Denis Sacral Fracture Zones and Neurological Risk
SELF-CHECK
In a Young-Burgess APC-III pelvic fracture, which specific finding on X-ray confirms the diagnosis and predicts high haemorrhage risk?
A. Unilateral pubic rami fracture with posterior sacral crush
B. Symphysis diastasis >2.5 cm with complete SI joint disruption and posterior ligament rupture
C. Iliac wing fracture with intact posterior ring
D. Transverse acetabular fracture with femoral head dislocation
Reveal Answer
Answer: B. Symphysis diastasis >2.5 cm with complete SI joint disruption and posterior ligament rupture
APC-III is defined by symphysis diastasis >2.5 cm PLUS complete disruption of both anterior AND posterior SI ligaments, resulting in a widely open pelvis with no residual posterior stability. This is the highest-haemorrhage APC variant because the pelvis cannot tamponade venous bleeding and the internal iliac vessels are maximally stretched and torn. Option A describes LC-I; Option C describes an isolated wing fracture; Option D is an acetabular injury pattern.

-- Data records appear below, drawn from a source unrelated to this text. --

## src/rtl/ram_arbiter_pkg.sv

```systemverilog
`default_nettype none
// ============================================================================
// Module : ram_arbiter_pkg
// Brief  : Shared widths, controller state encoding and byte-lane merge.
// Rev    : 1.0  initial release
// ============================================================================
package ram_arbiter_pkg;

  localparam int c_ADDR_W = 18;
  localparam int c_DATA_W = 16;
  localparam int c_LANE_W = c_DATA_W / 2;

  typedef enum logic [2:0] {
    IDLE   = 3'd0,
    RD     = 3'd1,
    RESP   = 3'd2,
    WR     = 3'd3,
    RMW_RD = 3'd4,
    RMW_WR = 3'd5
  } state_t;

  // Replace each enabled lane of old_word with the matching lane of new_word.
  function automatic logic [c_DATA_W-1:0] byte_merge(
    input logic [c_DATA_W-1:0] old_word,
    input logic [c_DATA_W-1:0] new_word,
    input logic [1:0]          be
  );
    logic [c_DATA_W-1:0] merged;
    for (int i = 0; i < 2; i++) begin
      merged[i*c_LANE_W +: c_LANE_W] = be[i] ? new_word[i*c_LANE_W +: c_LANE_W]
                                             : old_word[i*c_LANE_W +: c_LANE_W];
    end
    return merged;
  endfunction

endpackage
`default_nettype wire

```

## src/rtl/ram_arbiter_rr_arb2.sv

```systemverilog
`default_nettype none
// ============================================================================
// Module : rr_arb2
// Brief  : Two-way round-robin picker; pointer moves only on accept.
// Rev    : 1.0  initial release
// ============================================================================
module rr_arb2 (
  input  logic       clk,
  input  logic       rst_n,
  input  logic [1:0] req,
  input  logic       accept,
  output logic [1:0] gnt
);

  // r_last = index of the most recently accepted port; reset to 1 so port 0 wins first.
  logic r_last;

  always_ff @(posedge clk) begin
    if (!rst_n) begin
      r_last <= 1'b1;
    end else if (accept) begin
      r_last <= gnt[1];
    end
  end

  assign gnt[0] = req[0] & (~req[1] |  r_last);
  assign gnt[1] = req[1] & (~req[0] | ~r_last);

endmodule
`default_nettype wire

```

## src/rtl/ram_arbiter.sv

```systemverilog
`default_nettype none
// ============================================================================
// Module : ram_arbiter
// Brief  : Two-port arbiter onto a single-port sync RAM; byte writes via RMW.
// Rev    : 1.0  initial release
// ============================================================================
module ram_arbiter
  import ram_arbiter_pkg::*;
#(
  parameter int ADDR_W = c_ADDR_W,
  parameter int DATA_W = c_DATA_W
) (
  input  logic              clk,
  input  logic              rst_n,
  input  logic              p0_req,
  input  logic              p0_we,
  input  logic [ADDR_W-1:0] p0_addr,
  input  logic [DATA_W-1:0] p0_wdata,
  input  logic [1:0]        p0_be,
  output logic              p0_gnt,
  output logic              p0_ack,
  input  logic              p1_req,
  input  logic              p1_we,
  input  logic [ADDR_W-1:0] p1_addr,
  input  logic [DATA_W-1:0] p1_wdata,
  input  logic [1:0]        p1_be,
  output logic              p1_gnt,
  output logic              p1_ack,
  output logic [DATA_W-1:0] rdata,
  output logic [ADDR_W-1:0] ram_addr,
  output logic [DATA_W-1:0] ram_din,
  output logic              ram_we,
  output logic [1:0]        ram_be,
  input  logic [DATA_W-1:0] ram_dout
);

  state_t            r_state, w_next;
  logic              r_port;
  logic [ADDR_W-1:0] r_addr;
  logic [DATA_W-1:0] r_wdata;
  logic [1:0]        r_be;

  logic [1:0]        w_req, w_gnt;
  logic              w_accept;
  logic              w_sel_we;
  logic [1:0]        w_sel_be;
  logic              w_ram_we, w_ack;

  assign w_req = {p1_req, p0_req} & {2{rst_n && (r_state == IDLE)}};

  rr_arb2 u_rr (
    .clk    (clk),
    .rst_n  (rst_n),
    .req    (w_req),
    .accept (w_accept),
    .gnt    (w_gnt)
  );

  assign w_accept = |w_gnt;
  assign p0_gnt   = w_gnt[0];
  assign p1_gnt   = w_gnt[1];
  assign w_sel_we = w_gnt[1] ? p1_we : p0_we;
  assign w_sel_be = w_gnt[1] ? p1_be : p0_be;

  always_ff @(posedge clk) begin
    if (!rst_n) begin
      r_state <= IDLE;
      r_port  <= 1'b0;
      r_addr  <= '0;
      r_wdata <= '0;
      r_be    <= 2'b00;
    end else begin
      r_state <= w_next;
      if (w_accept) begin
        r_port  <= w_gnt[1];
        r_addr  <= w_gnt[1] ? p1_addr  : p0_addr;
        r_wdata <= w_gnt[1] ? p1_wdata : p0_wdata;
        r_be    <= w_sel_be;
      end
    end
  end

  always_comb begin
    w_next   = r_state;
    w_ram_we = 1'b0;
    w_ack    = 1'b0;
    ram_din  = '0;
    case (r_state)
      IDLE: begin
        if (w_accept) begin
          if (!w_sel_we)                                    w_next = RD;
          else if (w_sel_be == 2'b01 || w_sel_be == 2'b10)  w_next = RMW_RD;
          else                                              w_next = WR;
        end
      end
      RD:     w_next = RESP;
      RESP: begin
        w_ack  = 1'b1;
        w_next = IDLE;
      end
      // Full-word writes and empty (be=00) writes share WR; only the former strobe the RAM.
      WR: begin
        w_ram_we = |r_be;
        ram_din  = r_wdata;
        w_ack    = 1'b1;
        w_next   = IDLE;
      end
      RMW_RD: w_next = RMW_WR;
      RMW_WR: begin
        w_ram_we = 1'b1;
        ram_din  = byte_merge(ram_dout, r_wdata, r_be);
        w_ack    = 1'b1;
        w_next   = IDLE;
      end
      default: w_next = IDLE;
    endcase
  end

  assign ram_addr = r_addr;
  assign ram_be   = 2'b11;
  assign ram_we   = w_ram_we & rst_n;
  assign p0_ack   = w_ack & rst_n & ~r_port;
  assign p1_ack   = w_ack & rst_n &  r_port;
  assign rdata    = ram_dout;

endmodule
`default_nettype wire

```

## config.mk

```make
export PLATFORM = sky130hd
export DESIGN_NAME = ram_arbiter
export DESIGN_NICKNAME = d
export VERILOG_FILES = /design/src/rtl/ram_arbiter_pkg.sv /design/src/rtl/ram_arbiter_rr_arb2.sv /design/src/rtl/ram_arbiter.sv
export SDC_FILE = /design/constraint.sdc
export NUM_CORES = 1
export LEC_CHECK = 0
export CORE_ASPECT_RATIO = 1.1
export CORE_MARGIN = 5
export CORE_UTILIZATION = 50
export DETAILED_ROUTE_END_ITERATION = 8
export DONT_BUFFER_PORTS = 1
export HOLD_SLACK_MARGIN = 0.1
export PLACE_DENSITY = 0.73
export SETUP_SLACK_MARGIN = 0.2
export SLEW_MARGIN = 20
export SYNTH_ARGS = -nofsm -noshare
export SYNTH_HDL_FRONTEND = slang
export SYNTH_SLANG_ARGS = --single-unit
export TNS_END_PERCENT = 5
```

## constraint.sdc

```tcl
create_clock -name clk -period 1.9 [get_ports clk]
set_input_delay 0 -clock clk [delete_from_list [all_inputs] [get_ports clk]]
set_output_delay 0 -clock clk [all_outputs]
set_load 0.1 [all_outputs]
```

# Word level (Yosys, flattened, before mapping)
# Index checks and enable logic that the tools add are counted.
[totals]
reg_bits = 41
in_bits = 94
[classes]
eq_ne = 8
mux = 13
n_bitwise = 13
reduce_logical = 6
[ops]
columns = ["op", "n"]
rows = [
  ["one-hot mux 16 bit (2 select lines)", 1],
  ["two-way mux 18 bit", 1],
  ["two-way mux 16 bit", 1],
  ["two-way mux 8 bit", 2],
  ["two-way mux 3 bit", 3],
  ["one-hot mux 3 bit (3 select lines)", 1],
  ["bitwise AND 1 bit", 6],
  ["== test 3 x 2 -> 1 bit (second input constant)", 2],
  ["== test 3 bit (second input constant)", 2],
  ["inverter 1 bit", 4],
  ["OR reduction 2 bit", 2],
  ["== test 3 x 1 -> 1 bit (second input constant)", 1],
  ["zero test 3 bit", 1],
  ["OR reduction 3 bit", 1],
  ["bitwise AND 2 bit", 1],
  ["== test 2 x 1 -> 1 bit (second input constant)", 1],
  ["== test 2 bit (second input constant)", 1],
  ["two-way mux 1 bit", 2],
  ["two-way mux 2 bit", 1],
  ["inequality test 2 x 1 -> 1 bit (second input constant)", 1],
  ["bitwise OR 1 bit", 2],
  ["one-hot mux 1 bit (2 select lines)", 1],
  ["logical AND 1 bit", 1],
  ["logical OR 1 bit", 1],
]

# Logic depth before layout (Yosys ltp)
[depth]
word_depth = 13
depth_mapped = 6
mapped_depth_nobuf = 5

# Hierarchy
# From an unflattened synthesis, not the netlist that was laid out.
[hier_totals]
hier_cells = 314
hier_area_um2 = 2706.3
[modules_own_cells]
columns = ["module", "n_inst", "cells_per_inst", "area_per_inst_um2"]
rows = [
  ["ram_arbiter", 1, 307, 2648.8],
  ["rr_arb2", 1, 7, 57.6],
]

# Worst setup path before layout
# OpenSTA, ideal clock, no wires.
[synth_path]
path_kind = "register -> output"
startpoint = "register r_state[1]"
endpoint = "output ram_we"
t_arrival_ns = 3.192
t_required_ns = 1.900
setup_slack_ns = -1.292
path_stages_with_launch = 6
n_path_buf = 2
cell_sequence = "dfxtp_1 -> nor2b_1 -> clkbuf_1 -> clkbuf_1 -> a21oi_1 -> nor3_1"
[synth_via]
elab_chain_cells = 3
elab_cells_between_ends = 4
cone_classes = "eq/ne: 2; mux: 1; bitwise: 1"
[synth_rtl]
columns = ["item", "line", "rtl"]
rows = [
  ["from (decl)", "ram_arbiter.sv:37", "state_t r_state, w_next;"],
  ["from (signal assigned)", "ram_arbiter.sv:73", "r_state <= w_next;"],
  ["== test 3 bit or == test 3 x 2 -> 1 bit (tied branches)", "ram_arbiter.sv:88", "case (r_state)"],
  ["one-hot mux 1 bit (2 select lines) (*)", "ram_arbiter.sv:88", ""],
  ["bitwise AND 1 bit (*)", "ram_arbiter.sv:121", "assign ram_we = w_ram_we & rst_n;"],
  ["to (decl)", "ram_arbiter.sv:32", "output logic ram_we,"],
]
# Mark *: on every way between the ends. The rest lies on a longest branch, timed or not.

# Worst setup path in the final report
[layout_path]
startpoint = "register r_state[2]"
endpoint = "register r_state[0]"
[layout_via]
elab_chain_cells = 13
elab_cells_between_ends = 22
cone_classes = "eq/ne: 5; mux: 6; bitwise: 7; reduce/logical: 4"
[layout_rtl]
columns = ["item", "line", "rtl"]
rows = [
  ["zero test 3 bit", "ram_arbiter.sv:49, ram_arbiter.sv:88", ""],
  ["logical AND 1 bit", "ram_arbiter.sv:49", "assign w_req = {p1_req, p0_req} & {2{rst_n && (r_state == IDLE)}};"],
  ["bitwise AND 2 bit", "ram_arbiter.sv:49", ""],
  ["inverter 1 bit", "ram_arbiter_rr_arb2.sv:27", "assign gnt[1] = req[1] & (~req[0] | ~r_last);"],
  ["bitwise OR 1 bit", "ram_arbiter_rr_arb2.sv:27", ""],
  ["bitwise AND 1 bit", "ram_arbiter_rr_arb2.sv:27", ""],
  ["two-way mux 2 bit", "ram_arbiter.sv:63", "assign w_sel_be = w_gnt[1] ? p1_be : p0_be;"],
  ["== test 2 x 1 -> 1 bit or == test 2 bit (tied branches)", "ram_arbiter.sv:92", "else if (w_sel_be == 2'b01 || w_sel_be == 2'b10) w_next = RMW_RD;"],
  ["logical OR 1 bit", "ram_arbiter.sv:92", ""],
  ["two-way mux 3 bit", "ram_arbiter.sv:92", ""],
  ["two-way mux 3 bit", "ram_arbiter.sv:91", "if (!w_sel_we) w_next = RD;"],
  ["two-way mux 3 bit", "ram_arbiter.sv:90", "if (w_accept) begin"],
  ["one-hot mux 3 bit (3 select lines)", "ram_arbiter.sv:88", ""],
]
# Parallel ways exist; a longest one is shown, timed or not. The select of a mux whose other input is x is not followed.
# A chain may end at the register's enable or synchronous reset.
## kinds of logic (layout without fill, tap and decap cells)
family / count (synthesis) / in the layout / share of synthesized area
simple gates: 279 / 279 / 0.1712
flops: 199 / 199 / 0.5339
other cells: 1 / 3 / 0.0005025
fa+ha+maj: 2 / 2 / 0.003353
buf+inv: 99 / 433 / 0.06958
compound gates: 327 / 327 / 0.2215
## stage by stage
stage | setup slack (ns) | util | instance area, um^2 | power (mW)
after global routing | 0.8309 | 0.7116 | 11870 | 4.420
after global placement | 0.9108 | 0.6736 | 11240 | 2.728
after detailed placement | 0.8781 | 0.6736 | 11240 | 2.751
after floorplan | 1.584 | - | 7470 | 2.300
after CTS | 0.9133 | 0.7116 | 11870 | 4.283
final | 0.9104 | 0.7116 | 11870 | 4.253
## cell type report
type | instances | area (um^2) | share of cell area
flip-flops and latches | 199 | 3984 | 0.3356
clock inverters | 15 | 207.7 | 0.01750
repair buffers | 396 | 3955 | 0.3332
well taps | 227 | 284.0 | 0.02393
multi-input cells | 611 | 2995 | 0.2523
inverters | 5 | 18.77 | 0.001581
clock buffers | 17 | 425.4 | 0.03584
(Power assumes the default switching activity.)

Self-Assessment: Key Principles in Pelvic and Acetabular Injury
Having completed this module on pelvic and acetabular injuries, it is time to consolidate your understanding of the critical decision points that separate safe from unsafe practice. Trauma examiners in final MBBS consistently test whether a candidate can move from pattern recognition — correctly classifying an injury by mechanism and stability — to an immediate, prioritised management plan that accounts for haemodynamic status, imaging findings, and associated injuries. A student who can name all the Young-Burgess types but cannot describe why the pelvic binder must sit at the greater trochanters rather than the iliac crests, or who does not know that a negative FAST does not exclude retroperitoneal pelvic haemorrhage, will fail a trauma viva. Work through the questions below without referring back to the text. For each question, reason through the mechanism of injury, haemodynamic implications, classification, and management sequence before checking the explanation.
Key questions to consolidate your learning:
- Can you name all three haemorrhage sources in pelvic fractures and their approximate contributions?
- Can you place a pelvic binder correctly, at the right anatomical level, from memory?
- Can you state why a negative FAST does NOT exclude pelvic haemorrhage?
- Can you differentiate an APC-II from an APC-III injury on plain X-ray and explain the management difference?
- Can you describe the indications for angioembolisation vs pre-peritoneal packing?
- Can you state the current antibiotic timing guidance for open pelvic fractures (and why the 6-hour rule is obsolete)?
- Can you outline when acetabular fractures require ORIF vs conservative management?
Pelvic Ring Injury Management Algorithm
Reflect on any concept where you hesitated. Return to the relevant section before your next clinical encounter. Pelvic trauma is unforgiving of knowledge gaps at the bedside.
CLINICAL PEARL
The pelvic binder must be placed at the level of the greater trochanters, not the iliac crests — placing it too high compresses the abdomen and impedes respiration without reducing pelvic volume. In a sheet application emergency, fold the sheet to ~30 cm width, slide under the patient at the buttock level, and tie firmly. Once applied, do NOT repeatedly test pelvic stability by compression or distraction — each 'spring test' risks clot disruption and can convert a tamponaded venous bleed into a catastrophic re-bleed. Another critical trap: a FAST-negative result does NOT exclude pelvic haemorrhage — retroperitoneal blood is invisible to FAST. When the FAST is negative in a haemodynamically unstable trauma patient, pelvic haemorrhage until proven otherwise.